In the data that follows, find the line containing "sky130_fd_sc_hd__mux2i_1 | 66 | 66 |"; then quote that line and every line after it, exactly, through the last one.

*** Opening of Given records ***

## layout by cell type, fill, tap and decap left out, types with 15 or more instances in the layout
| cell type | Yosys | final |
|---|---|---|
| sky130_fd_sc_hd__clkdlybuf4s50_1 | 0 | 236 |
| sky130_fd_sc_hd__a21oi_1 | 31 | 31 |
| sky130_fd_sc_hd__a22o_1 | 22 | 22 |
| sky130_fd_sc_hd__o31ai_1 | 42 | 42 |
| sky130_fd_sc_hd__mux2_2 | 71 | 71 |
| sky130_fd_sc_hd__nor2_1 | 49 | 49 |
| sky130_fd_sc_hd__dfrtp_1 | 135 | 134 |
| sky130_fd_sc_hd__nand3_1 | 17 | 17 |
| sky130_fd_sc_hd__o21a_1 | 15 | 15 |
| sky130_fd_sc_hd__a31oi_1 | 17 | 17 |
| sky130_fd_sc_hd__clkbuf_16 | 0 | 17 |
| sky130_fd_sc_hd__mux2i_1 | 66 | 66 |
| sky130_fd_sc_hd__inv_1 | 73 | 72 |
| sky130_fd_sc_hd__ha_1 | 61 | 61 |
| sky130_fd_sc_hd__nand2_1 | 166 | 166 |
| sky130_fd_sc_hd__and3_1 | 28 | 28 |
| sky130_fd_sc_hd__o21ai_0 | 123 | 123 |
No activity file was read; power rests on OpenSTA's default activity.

*** Close of Given records ***

__Completed exercise__.
| sky130_fd_sc_hd__mux2i_1 | 66 | 66 |
| sky130_fd_sc_hd__inv_1 | 73 | 72 |
| sky130_fd_sc_hd__ha_1 | 61 | 61 |
| sky130_fd_sc_hd__nand2_1 | 166 | 166 |
| sky130_fd_sc_hd__and3_1 | 28 | 28 |
| sky130_fd_sc_hd__o21ai_0 | 123 | 123 |
No activity file was read; power rests on OpenSTA's default activity.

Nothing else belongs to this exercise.